### TASK STATEMENT
The line with "drop | 0.374 mV |", the line with "Total | 0 |", and all lines between them in the material below: return these exactly, and no others.

### EXCERPTED RECORDS
########

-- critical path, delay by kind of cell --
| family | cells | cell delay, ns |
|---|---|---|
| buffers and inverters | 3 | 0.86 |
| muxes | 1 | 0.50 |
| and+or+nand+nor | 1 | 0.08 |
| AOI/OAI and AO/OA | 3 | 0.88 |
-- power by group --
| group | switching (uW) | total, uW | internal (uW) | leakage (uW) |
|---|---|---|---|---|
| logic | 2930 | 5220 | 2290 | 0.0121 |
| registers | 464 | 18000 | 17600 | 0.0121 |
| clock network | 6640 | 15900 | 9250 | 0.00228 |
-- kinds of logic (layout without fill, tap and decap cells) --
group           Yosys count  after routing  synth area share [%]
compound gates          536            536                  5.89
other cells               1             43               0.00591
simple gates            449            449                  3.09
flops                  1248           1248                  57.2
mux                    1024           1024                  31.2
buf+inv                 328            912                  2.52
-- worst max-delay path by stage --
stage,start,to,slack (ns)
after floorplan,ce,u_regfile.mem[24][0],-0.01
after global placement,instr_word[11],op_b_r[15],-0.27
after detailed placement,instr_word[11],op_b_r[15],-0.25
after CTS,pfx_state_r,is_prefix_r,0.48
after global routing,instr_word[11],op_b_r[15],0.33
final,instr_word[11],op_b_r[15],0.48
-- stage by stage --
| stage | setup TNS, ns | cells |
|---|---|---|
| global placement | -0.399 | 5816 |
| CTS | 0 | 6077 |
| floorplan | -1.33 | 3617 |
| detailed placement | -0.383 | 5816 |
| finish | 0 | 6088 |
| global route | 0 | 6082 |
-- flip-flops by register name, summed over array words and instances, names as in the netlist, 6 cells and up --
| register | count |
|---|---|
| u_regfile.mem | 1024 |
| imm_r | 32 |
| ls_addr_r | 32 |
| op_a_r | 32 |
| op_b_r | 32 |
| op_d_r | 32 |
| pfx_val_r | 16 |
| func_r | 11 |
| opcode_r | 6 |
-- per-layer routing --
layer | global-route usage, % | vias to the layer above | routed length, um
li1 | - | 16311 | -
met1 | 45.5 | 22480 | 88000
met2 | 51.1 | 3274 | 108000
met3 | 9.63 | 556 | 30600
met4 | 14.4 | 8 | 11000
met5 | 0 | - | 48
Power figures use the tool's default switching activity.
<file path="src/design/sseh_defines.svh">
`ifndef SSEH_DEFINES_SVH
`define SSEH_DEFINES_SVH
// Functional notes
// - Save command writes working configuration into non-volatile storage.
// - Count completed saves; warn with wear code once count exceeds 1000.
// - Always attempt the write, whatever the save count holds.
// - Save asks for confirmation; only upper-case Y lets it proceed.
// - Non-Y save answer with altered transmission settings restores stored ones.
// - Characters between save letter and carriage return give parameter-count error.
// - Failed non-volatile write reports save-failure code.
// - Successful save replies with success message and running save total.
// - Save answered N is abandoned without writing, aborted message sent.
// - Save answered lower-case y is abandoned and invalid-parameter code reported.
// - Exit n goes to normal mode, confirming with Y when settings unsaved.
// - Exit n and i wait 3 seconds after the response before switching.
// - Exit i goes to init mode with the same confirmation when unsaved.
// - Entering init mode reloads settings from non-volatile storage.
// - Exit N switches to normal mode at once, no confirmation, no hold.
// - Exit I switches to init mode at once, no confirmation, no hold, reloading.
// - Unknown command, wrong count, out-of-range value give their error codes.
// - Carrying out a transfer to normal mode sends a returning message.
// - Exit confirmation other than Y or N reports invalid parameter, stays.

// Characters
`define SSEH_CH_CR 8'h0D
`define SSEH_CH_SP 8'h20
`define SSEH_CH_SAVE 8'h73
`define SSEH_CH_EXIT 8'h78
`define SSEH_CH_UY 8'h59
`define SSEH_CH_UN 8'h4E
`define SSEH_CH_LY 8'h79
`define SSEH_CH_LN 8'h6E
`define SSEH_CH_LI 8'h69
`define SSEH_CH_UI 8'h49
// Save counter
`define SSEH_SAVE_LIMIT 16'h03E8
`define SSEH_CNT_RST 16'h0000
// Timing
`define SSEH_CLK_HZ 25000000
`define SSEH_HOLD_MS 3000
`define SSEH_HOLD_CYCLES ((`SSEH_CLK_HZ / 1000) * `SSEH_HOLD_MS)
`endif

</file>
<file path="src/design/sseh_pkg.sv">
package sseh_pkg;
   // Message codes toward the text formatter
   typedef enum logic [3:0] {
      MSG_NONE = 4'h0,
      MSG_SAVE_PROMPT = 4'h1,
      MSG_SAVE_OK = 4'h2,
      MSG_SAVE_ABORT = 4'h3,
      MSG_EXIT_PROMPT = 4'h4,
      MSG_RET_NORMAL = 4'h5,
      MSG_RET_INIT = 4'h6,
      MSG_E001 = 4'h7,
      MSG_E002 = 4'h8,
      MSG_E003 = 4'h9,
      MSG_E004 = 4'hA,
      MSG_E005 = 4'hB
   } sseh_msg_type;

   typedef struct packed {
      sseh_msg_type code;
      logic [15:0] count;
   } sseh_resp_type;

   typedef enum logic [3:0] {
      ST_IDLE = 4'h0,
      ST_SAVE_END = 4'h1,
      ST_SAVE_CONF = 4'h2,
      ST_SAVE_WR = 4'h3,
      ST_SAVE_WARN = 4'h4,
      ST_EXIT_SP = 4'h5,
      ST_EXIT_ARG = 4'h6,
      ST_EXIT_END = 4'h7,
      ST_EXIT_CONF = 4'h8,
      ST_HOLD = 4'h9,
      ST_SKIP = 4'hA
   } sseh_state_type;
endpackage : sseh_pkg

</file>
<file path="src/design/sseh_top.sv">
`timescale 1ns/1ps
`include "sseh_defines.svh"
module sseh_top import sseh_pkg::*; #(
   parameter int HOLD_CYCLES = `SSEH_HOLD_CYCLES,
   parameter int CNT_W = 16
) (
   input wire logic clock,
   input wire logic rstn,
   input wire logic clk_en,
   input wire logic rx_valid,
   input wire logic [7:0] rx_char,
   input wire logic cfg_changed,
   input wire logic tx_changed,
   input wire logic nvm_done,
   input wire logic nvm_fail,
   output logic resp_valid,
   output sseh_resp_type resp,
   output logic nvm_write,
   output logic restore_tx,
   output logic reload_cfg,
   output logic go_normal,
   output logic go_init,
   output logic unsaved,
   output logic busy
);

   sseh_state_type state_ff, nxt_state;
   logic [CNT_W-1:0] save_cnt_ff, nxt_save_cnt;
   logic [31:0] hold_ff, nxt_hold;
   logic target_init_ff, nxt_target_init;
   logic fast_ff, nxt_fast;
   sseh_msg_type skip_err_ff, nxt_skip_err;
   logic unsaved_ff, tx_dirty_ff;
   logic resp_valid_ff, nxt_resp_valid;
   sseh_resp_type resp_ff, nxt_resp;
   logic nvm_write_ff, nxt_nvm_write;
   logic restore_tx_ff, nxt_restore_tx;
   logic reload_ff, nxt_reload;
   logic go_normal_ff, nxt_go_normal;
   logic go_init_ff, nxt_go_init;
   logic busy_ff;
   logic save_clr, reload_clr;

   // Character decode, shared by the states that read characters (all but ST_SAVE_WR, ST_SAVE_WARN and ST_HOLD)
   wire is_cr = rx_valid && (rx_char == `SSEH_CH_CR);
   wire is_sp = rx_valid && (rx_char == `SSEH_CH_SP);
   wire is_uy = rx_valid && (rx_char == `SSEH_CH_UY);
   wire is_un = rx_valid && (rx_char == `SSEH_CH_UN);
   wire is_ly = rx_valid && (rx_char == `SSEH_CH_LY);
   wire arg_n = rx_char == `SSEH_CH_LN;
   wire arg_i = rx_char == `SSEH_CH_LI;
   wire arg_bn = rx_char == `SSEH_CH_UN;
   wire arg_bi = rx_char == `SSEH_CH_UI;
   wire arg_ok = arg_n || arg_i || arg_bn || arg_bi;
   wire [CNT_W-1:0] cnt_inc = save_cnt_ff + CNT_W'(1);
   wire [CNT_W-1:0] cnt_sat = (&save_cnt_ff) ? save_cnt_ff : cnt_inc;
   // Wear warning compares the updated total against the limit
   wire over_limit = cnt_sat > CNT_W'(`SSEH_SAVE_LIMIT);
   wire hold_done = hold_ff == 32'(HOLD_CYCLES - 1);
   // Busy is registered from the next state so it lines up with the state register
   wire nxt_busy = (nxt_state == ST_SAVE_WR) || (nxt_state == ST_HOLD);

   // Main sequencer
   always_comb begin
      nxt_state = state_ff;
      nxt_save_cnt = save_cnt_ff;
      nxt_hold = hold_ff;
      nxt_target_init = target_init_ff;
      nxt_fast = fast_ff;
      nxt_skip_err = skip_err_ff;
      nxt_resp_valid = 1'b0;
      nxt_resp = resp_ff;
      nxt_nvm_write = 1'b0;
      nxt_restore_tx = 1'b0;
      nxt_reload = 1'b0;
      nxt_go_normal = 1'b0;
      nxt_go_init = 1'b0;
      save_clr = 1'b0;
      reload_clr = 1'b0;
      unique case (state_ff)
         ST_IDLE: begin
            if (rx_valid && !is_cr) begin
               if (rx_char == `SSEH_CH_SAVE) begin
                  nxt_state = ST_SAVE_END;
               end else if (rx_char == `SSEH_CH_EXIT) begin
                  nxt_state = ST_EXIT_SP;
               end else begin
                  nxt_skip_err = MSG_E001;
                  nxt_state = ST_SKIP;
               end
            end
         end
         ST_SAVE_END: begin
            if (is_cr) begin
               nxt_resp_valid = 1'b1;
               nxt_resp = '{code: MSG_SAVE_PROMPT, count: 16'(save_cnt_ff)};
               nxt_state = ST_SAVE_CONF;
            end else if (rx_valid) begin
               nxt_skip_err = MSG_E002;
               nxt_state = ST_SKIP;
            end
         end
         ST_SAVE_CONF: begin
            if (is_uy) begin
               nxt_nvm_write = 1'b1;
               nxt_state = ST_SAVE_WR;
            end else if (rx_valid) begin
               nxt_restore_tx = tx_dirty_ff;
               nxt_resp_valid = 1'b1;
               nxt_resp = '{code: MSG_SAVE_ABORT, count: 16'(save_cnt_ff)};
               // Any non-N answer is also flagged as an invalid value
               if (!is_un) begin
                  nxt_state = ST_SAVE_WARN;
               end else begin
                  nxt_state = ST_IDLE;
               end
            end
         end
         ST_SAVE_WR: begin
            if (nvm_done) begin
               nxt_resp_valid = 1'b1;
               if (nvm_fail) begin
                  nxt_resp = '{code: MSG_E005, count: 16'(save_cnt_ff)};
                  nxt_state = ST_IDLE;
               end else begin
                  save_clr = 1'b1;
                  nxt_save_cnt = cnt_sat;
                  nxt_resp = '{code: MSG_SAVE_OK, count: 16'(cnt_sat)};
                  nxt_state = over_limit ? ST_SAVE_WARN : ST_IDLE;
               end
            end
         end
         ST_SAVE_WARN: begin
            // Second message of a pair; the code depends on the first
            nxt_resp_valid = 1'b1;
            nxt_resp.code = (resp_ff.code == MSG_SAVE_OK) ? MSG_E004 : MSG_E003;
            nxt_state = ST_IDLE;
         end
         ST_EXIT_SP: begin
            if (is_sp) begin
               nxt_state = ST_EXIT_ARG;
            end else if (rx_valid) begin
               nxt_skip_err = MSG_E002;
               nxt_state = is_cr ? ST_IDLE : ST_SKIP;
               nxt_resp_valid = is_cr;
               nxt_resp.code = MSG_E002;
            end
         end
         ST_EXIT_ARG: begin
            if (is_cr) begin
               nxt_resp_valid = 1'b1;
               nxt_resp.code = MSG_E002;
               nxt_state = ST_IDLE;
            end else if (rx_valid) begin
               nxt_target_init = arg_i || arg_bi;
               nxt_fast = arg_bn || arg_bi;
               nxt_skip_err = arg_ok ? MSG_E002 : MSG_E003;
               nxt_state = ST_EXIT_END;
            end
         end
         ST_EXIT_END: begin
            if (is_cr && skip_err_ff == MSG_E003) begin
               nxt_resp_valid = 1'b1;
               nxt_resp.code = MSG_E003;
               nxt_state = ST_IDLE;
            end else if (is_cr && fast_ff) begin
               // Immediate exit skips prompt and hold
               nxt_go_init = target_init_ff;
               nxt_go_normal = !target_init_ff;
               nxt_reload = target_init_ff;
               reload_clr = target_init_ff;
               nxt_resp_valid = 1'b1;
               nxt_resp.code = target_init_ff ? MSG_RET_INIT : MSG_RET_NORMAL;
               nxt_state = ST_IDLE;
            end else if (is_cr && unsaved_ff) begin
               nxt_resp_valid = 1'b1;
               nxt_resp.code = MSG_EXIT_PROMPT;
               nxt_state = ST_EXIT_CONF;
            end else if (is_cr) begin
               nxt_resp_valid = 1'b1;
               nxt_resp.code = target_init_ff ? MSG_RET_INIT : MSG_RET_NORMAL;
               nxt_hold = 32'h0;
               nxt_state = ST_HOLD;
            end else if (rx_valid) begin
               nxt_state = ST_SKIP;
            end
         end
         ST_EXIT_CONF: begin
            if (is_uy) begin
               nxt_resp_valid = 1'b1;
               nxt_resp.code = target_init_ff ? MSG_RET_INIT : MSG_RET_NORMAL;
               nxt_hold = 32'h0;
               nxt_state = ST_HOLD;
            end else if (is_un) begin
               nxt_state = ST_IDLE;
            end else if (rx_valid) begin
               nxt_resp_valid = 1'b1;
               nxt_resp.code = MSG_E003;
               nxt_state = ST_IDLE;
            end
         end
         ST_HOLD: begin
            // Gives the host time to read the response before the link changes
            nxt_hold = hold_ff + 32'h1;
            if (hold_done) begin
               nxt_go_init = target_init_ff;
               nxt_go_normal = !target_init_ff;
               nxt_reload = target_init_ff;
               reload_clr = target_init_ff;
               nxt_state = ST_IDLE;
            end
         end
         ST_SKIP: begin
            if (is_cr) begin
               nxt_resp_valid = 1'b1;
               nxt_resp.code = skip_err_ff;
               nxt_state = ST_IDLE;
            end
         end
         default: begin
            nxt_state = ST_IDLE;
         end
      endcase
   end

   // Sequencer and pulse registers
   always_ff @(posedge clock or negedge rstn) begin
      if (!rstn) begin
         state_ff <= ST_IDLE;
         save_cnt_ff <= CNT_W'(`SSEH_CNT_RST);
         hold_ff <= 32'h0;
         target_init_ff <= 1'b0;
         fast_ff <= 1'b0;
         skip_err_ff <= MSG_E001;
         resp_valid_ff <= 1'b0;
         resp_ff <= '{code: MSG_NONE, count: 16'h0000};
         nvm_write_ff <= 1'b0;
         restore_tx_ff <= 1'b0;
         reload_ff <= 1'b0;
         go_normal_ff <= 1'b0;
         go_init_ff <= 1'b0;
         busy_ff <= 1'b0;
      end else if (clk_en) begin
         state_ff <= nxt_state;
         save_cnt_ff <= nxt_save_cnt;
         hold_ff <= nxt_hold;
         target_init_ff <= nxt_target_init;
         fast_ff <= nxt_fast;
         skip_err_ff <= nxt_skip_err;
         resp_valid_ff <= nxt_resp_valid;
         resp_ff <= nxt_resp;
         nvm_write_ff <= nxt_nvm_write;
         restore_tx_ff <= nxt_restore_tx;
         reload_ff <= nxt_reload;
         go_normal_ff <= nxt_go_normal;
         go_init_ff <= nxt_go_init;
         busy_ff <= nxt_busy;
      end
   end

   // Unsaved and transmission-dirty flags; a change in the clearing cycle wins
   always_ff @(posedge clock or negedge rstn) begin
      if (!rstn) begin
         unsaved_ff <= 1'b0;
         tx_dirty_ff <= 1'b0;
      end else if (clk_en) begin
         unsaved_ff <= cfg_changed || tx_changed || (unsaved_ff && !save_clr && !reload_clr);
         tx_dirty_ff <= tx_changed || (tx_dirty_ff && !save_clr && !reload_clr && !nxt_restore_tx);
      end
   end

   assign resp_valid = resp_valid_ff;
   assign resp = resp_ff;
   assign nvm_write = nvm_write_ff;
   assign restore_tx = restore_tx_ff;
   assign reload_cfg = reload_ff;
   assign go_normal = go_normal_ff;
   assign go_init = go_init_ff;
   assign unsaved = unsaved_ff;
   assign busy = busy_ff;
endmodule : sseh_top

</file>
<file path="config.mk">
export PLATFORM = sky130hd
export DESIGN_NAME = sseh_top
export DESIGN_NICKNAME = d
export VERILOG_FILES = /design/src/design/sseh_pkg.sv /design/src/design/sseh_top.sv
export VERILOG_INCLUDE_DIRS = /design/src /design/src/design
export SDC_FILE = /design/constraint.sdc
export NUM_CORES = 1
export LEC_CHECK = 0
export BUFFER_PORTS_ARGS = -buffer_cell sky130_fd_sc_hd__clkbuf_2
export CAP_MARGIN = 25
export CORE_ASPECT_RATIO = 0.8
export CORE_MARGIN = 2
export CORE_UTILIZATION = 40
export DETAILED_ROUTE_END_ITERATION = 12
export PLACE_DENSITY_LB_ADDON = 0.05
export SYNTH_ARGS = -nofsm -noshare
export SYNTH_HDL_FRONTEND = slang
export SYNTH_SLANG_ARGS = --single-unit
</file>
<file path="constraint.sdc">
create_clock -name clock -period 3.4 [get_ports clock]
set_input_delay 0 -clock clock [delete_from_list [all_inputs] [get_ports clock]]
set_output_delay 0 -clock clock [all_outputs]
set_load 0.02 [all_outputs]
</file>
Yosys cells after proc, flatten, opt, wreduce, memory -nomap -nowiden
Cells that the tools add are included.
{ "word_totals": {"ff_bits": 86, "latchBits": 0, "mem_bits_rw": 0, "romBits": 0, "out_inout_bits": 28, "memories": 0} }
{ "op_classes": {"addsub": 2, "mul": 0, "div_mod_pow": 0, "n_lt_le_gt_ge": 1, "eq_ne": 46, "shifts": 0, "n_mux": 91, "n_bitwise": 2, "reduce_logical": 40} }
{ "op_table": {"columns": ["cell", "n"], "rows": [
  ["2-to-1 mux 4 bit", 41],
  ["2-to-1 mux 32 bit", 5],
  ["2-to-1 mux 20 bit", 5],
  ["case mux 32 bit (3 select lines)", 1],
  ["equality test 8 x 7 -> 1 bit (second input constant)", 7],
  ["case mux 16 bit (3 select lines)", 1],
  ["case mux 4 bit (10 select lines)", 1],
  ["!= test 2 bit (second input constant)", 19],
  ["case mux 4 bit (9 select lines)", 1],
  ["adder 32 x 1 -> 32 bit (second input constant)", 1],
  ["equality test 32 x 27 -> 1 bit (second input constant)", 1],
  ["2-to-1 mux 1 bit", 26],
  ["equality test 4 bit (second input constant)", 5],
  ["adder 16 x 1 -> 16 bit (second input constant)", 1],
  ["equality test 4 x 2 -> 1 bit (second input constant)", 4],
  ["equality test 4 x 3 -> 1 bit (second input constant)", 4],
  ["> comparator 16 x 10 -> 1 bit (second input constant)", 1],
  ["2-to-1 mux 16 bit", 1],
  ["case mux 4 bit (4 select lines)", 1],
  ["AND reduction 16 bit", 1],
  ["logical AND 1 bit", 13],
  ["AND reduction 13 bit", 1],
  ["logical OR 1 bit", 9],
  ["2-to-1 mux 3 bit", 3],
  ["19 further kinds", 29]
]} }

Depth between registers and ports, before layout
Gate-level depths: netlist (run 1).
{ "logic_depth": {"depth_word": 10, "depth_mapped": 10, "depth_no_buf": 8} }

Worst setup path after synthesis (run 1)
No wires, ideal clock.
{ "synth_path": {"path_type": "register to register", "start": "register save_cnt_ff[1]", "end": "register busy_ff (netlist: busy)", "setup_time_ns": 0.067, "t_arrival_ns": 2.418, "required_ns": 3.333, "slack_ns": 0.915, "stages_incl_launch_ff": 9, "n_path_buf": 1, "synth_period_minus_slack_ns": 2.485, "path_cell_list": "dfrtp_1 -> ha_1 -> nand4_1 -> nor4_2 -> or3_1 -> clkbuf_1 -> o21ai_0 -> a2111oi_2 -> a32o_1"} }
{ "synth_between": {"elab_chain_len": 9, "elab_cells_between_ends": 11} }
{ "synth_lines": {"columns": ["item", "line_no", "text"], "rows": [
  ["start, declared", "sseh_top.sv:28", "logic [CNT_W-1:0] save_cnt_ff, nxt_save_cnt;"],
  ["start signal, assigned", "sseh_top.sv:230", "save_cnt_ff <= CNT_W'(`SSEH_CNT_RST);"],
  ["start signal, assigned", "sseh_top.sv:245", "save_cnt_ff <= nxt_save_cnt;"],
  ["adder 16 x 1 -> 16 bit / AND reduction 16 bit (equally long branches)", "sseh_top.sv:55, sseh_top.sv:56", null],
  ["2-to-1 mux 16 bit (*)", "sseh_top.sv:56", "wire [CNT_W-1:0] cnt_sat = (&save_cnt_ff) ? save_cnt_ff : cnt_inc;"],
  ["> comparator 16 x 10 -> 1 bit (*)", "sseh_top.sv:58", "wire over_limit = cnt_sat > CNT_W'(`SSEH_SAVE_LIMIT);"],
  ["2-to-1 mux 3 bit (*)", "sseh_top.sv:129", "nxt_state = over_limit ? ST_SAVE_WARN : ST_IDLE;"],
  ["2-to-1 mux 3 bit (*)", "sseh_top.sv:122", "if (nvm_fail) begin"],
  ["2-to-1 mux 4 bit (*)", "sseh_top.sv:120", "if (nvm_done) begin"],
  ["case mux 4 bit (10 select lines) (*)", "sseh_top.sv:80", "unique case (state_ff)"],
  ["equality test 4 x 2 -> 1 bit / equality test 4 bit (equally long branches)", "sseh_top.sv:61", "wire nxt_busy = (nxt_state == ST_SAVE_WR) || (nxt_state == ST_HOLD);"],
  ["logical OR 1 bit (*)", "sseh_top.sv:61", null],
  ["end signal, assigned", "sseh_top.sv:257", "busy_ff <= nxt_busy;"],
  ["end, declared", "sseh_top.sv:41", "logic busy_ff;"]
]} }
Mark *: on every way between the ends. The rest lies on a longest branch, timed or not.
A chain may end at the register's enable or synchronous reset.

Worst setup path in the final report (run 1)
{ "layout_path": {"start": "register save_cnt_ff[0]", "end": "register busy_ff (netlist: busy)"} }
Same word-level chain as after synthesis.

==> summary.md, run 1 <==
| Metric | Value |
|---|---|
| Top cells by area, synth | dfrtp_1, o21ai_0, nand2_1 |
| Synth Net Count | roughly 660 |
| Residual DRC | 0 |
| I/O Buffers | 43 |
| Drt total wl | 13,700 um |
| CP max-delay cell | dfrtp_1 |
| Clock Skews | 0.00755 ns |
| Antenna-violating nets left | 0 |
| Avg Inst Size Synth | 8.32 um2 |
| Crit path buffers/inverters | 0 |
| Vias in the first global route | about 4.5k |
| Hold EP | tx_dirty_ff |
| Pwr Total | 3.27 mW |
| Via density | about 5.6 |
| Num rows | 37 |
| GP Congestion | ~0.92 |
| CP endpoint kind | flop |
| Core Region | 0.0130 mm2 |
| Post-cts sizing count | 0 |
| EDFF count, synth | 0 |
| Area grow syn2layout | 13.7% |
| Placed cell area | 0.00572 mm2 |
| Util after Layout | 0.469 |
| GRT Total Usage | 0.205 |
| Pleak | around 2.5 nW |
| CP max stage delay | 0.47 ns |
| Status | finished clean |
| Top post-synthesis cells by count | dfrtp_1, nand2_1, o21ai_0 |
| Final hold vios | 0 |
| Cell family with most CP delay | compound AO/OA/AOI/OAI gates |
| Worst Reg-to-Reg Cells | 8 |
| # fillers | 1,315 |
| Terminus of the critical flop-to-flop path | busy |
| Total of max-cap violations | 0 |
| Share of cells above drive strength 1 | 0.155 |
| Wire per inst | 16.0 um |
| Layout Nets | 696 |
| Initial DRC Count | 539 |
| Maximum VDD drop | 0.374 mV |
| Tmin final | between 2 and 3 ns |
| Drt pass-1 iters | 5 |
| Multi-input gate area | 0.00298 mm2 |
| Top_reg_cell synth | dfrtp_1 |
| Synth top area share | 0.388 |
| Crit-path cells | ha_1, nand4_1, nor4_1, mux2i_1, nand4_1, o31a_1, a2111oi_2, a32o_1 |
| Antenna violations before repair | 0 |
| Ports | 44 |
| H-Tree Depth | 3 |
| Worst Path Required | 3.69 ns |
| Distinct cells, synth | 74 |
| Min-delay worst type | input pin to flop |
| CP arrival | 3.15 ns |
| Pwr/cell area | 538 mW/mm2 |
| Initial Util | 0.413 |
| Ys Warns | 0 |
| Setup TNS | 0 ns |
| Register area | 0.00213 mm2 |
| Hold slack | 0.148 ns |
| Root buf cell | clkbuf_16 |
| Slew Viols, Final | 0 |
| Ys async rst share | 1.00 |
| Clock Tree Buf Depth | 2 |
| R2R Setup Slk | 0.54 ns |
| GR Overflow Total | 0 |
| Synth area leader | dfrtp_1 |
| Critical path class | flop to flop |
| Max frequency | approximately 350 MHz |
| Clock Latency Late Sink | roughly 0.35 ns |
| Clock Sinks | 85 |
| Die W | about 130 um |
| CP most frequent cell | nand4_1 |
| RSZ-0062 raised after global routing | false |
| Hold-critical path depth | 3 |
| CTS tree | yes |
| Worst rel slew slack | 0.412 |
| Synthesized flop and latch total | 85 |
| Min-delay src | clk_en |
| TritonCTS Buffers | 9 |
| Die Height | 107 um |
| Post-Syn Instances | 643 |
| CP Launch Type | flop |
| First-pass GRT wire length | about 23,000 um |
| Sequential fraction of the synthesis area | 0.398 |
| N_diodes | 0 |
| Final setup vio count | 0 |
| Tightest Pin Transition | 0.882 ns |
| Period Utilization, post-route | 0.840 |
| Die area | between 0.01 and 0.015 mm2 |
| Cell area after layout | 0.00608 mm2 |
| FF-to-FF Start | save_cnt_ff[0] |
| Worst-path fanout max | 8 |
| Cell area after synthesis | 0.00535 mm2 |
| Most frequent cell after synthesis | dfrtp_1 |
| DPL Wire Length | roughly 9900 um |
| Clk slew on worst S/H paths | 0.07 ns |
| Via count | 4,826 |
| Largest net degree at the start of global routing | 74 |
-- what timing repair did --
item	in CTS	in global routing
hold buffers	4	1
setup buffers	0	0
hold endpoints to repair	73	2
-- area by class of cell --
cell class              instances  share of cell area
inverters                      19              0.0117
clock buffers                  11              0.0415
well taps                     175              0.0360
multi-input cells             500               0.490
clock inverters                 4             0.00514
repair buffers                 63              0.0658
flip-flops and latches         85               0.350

########

### SOLUTION BELOW
| Maximum VDD drop | 0.374 mV |
| Tmin final | between 2 and 3 ns |
| Drt pass-1 iters | 5 |
| Multi-input gate area | 0.00298 mm2 |
| Top_reg_cell synth | dfrtp_1 |
| Synth top area share | 0.388 |
| Crit-path cells | ha_1, nand4_1, nor4_1, mux2i_1, nand4_1, o31a_1, a2111oi_2, a32o_1 |
| Antenna violations before repair | 0 |
| Ports | 44 |
| H-Tree Depth | 3 |
| Worst Path Required | 3.69 ns |
| Distinct cells, synth | 74 |
| Min-delay worst type | input pin to flop |
| CP arrival | 3.15 ns |
| Pwr/cell area | 538 mW/mm2 |
| Initial Util | 0.413 |
| Ys Warns | 0 |
| Setup TNS | 0 ns |
| Register area | 0.00213 mm2 |
| Hold slack | 0.148 ns |
| Root buf cell | clkbuf_16 |
| Slew Viols, Final | 0 |
| Ys async rst share | 1.00 |
| Clock Tree Buf Depth | 2 |
| R2R Setup Slk | 0.54 ns |
| GR Overflow Total | 0 |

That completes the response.